* _EXERCISE_: Every line in the listing below from the one with "wl_per_cell_um: 12.74" through the one with "stage | cells after the start | end | from" is to be reproduced exactly, both ends included; leave out the rest.

┄┄┄┄┄┄┄┄┄┄

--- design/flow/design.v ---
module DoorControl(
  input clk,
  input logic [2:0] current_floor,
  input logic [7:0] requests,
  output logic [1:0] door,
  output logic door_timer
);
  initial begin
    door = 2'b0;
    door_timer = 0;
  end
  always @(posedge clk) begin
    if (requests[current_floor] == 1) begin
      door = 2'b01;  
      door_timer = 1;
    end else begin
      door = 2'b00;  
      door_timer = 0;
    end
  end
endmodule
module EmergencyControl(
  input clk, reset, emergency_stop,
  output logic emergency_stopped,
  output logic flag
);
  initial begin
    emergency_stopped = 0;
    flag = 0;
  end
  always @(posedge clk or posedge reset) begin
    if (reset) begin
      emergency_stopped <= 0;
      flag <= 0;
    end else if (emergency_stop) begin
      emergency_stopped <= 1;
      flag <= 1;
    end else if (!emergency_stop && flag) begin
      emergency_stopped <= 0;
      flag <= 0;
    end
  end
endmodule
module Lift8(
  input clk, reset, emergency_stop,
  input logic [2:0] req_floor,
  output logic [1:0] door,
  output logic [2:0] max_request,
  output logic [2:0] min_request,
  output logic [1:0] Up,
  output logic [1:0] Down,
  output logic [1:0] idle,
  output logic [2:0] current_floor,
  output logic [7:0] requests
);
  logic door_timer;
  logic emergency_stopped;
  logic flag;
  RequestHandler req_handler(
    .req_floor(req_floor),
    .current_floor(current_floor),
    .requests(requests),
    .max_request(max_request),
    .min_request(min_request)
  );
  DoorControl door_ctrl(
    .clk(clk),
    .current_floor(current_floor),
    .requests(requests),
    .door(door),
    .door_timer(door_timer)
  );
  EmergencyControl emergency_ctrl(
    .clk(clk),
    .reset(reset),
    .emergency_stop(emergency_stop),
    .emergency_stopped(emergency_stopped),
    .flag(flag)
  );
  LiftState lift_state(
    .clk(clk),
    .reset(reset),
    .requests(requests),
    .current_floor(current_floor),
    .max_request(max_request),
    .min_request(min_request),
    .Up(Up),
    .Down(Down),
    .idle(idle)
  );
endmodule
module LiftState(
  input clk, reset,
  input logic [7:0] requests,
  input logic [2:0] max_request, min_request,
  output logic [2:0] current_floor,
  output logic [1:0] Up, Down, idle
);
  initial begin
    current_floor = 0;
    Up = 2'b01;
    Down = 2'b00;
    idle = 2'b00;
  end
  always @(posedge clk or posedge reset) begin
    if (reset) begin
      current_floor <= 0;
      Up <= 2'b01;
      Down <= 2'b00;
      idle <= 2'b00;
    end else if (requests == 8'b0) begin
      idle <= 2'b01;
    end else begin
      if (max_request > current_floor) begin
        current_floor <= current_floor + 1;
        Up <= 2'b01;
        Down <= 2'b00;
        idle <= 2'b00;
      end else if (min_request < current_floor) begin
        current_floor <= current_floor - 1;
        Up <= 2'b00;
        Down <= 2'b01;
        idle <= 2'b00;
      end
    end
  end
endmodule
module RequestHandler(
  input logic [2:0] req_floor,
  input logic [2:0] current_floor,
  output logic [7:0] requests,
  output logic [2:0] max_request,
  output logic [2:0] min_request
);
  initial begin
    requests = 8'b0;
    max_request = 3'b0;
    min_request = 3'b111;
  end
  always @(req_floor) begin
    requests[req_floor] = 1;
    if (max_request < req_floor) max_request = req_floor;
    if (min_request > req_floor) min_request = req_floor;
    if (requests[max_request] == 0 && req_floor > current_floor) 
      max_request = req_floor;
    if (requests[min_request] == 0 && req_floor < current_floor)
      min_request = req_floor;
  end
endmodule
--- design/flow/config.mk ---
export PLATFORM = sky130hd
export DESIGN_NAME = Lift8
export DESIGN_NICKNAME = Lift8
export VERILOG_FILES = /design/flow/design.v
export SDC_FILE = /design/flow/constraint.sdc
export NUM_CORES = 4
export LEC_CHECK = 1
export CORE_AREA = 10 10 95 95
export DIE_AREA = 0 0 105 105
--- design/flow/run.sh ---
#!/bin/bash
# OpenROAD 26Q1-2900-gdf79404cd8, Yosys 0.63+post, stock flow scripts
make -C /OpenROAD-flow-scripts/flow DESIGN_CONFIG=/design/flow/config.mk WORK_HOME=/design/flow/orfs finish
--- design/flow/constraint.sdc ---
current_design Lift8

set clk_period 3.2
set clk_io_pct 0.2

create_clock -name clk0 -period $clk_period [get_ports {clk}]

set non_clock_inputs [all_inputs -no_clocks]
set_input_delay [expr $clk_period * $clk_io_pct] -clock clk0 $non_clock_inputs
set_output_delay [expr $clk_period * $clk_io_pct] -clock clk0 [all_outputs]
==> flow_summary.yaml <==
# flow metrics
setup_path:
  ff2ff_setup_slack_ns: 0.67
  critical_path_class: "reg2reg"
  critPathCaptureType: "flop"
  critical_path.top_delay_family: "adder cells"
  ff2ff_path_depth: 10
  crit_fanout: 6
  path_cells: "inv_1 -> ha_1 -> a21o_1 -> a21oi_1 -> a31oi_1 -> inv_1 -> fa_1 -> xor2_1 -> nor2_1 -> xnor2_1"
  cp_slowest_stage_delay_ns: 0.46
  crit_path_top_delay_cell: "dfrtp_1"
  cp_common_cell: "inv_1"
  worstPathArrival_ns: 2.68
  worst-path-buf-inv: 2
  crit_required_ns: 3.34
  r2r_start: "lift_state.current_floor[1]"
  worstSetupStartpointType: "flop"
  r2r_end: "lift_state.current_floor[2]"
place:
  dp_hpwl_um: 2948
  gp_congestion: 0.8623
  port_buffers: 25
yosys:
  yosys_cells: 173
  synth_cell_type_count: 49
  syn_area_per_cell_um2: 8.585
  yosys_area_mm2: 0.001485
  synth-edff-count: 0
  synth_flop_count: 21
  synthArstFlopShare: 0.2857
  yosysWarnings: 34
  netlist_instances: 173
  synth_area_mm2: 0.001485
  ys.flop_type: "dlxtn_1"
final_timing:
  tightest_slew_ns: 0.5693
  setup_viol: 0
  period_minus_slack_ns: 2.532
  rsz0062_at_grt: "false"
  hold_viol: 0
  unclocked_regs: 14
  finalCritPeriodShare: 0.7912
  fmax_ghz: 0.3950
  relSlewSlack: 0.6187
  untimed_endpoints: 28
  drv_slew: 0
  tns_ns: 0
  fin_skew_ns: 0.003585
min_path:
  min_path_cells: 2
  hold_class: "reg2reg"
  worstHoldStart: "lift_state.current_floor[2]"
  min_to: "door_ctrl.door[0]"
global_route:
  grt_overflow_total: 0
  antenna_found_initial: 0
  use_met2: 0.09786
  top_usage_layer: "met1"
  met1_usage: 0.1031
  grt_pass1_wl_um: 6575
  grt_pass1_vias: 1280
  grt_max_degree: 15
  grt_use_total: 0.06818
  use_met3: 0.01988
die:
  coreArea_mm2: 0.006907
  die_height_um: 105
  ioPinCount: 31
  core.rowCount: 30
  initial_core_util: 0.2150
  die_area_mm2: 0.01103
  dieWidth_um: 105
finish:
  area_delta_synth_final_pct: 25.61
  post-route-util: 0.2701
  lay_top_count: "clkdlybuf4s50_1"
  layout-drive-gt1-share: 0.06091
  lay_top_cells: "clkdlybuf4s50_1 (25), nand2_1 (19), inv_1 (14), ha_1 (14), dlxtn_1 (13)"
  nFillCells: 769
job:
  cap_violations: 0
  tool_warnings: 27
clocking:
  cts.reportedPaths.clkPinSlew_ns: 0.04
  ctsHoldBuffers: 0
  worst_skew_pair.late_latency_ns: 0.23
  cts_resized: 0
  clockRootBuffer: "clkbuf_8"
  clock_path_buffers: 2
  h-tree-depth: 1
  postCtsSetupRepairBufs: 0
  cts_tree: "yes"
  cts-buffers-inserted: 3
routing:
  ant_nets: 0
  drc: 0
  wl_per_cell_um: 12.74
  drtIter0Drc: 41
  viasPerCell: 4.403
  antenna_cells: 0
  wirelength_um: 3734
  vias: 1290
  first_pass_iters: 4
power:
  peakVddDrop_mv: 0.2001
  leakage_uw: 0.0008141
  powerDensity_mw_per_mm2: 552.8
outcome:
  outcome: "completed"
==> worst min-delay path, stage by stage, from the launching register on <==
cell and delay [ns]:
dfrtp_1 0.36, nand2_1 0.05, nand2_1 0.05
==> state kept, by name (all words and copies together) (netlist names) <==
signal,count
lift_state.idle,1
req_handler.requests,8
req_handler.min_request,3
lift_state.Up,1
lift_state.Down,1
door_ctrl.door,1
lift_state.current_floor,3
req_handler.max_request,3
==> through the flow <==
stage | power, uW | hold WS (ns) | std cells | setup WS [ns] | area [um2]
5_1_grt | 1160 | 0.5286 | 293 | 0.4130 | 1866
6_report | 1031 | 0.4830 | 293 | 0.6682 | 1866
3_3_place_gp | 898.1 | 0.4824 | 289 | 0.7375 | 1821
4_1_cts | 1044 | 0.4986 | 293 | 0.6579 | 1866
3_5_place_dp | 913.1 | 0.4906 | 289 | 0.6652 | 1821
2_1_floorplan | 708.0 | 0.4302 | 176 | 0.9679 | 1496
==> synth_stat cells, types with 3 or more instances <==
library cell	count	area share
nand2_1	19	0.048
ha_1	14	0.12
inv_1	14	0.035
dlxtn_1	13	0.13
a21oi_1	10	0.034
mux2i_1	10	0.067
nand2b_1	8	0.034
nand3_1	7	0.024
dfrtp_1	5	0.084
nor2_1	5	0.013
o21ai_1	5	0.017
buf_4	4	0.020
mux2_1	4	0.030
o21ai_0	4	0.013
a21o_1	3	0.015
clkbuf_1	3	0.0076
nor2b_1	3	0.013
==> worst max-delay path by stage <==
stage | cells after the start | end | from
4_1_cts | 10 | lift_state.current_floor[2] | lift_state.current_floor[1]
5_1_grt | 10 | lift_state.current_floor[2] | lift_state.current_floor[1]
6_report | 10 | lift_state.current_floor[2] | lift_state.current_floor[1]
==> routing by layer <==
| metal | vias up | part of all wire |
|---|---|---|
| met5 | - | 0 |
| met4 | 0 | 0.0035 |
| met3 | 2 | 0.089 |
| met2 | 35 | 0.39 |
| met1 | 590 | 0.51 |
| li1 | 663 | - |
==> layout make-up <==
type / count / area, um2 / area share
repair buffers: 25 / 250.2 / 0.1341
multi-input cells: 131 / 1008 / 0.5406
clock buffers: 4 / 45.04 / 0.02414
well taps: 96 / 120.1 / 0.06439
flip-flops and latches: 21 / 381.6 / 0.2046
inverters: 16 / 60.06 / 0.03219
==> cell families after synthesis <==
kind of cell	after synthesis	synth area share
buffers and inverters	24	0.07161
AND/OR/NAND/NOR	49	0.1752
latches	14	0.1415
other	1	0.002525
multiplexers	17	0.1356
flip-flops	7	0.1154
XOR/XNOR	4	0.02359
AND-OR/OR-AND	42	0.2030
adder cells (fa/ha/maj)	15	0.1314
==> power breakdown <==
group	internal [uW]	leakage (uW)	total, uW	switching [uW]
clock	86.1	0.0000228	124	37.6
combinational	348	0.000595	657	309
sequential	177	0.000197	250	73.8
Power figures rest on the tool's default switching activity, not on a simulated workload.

┄┄┄┄┄┄┄┄┄┄

* _TASK SOLUTION_:
  wl_per_cell_um: 12.74
  drtIter0Drc: 41
  viasPerCell: 4.403
  antenna_cells: 0
  wirelength_um: 3734
  vias: 1290
  first_pass_iters: 4
power:
  peakVddDrop_mv: 0.2001
  leakage_uw: 0.0008141
  powerDensity_mw_per_mm2: 552.8
outcome:
  outcome: "completed"
==> worst min-delay path, stage by stage, from the launching register on <==
cell and delay [ns]:
dfrtp_1 0.36, nand2_1 0.05, nand2_1 0.05
==> state kept, by name (all words and copies together) (netlist names) <==
signal,count
lift_state.idle,1
req_handler.requests,8
req_handler.min_request,3
lift_state.Up,1
lift_state.Down,1
door_ctrl.door,1
lift_state.current_floor,3
req_handler.max_request,3
==> through the flow <==
stage | power, uW | hold WS (ns) | std cells | setup WS [ns] | area [um2]
5_1_grt | 1160 | 0.5286 | 293 | 0.4130 | 1866
6_report | 1031 | 0.4830 | 293 | 0.6682 | 1866
3_3_place_gp | 898.1 | 0.4824 | 289 | 0.7375 | 1821
4_1_cts | 1044 | 0.4986 | 293 | 0.6579 | 1866
3_5_place_dp | 913.1 | 0.4906 | 289 | 0.6652 | 1821
2_1_floorplan | 708.0 | 0.4302 | 176 | 0.9679 | 1496
==> synth_stat cells, types with 3 or more instances <==
library cell	count	area share
nand2_1	19	0.048
ha_1	14	0.12
inv_1	14	0.035
dlxtn_1	13	0.13
a21oi_1	10	0.034
mux2i_1	10	0.067
nand2b_1	8	0.034
nand3_1	7	0.024
dfrtp_1	5	0.084
nor2_1	5	0.013
o21ai_1	5	0.017
buf_4	4	0.020
mux2_1	4	0.030
o21ai_0	4	0.013
a21o_1	3	0.015
clkbuf_1	3	0.0076
nor2b_1	3	0.013
==> worst max-delay path by stage <==
stage | cells after the start | end | from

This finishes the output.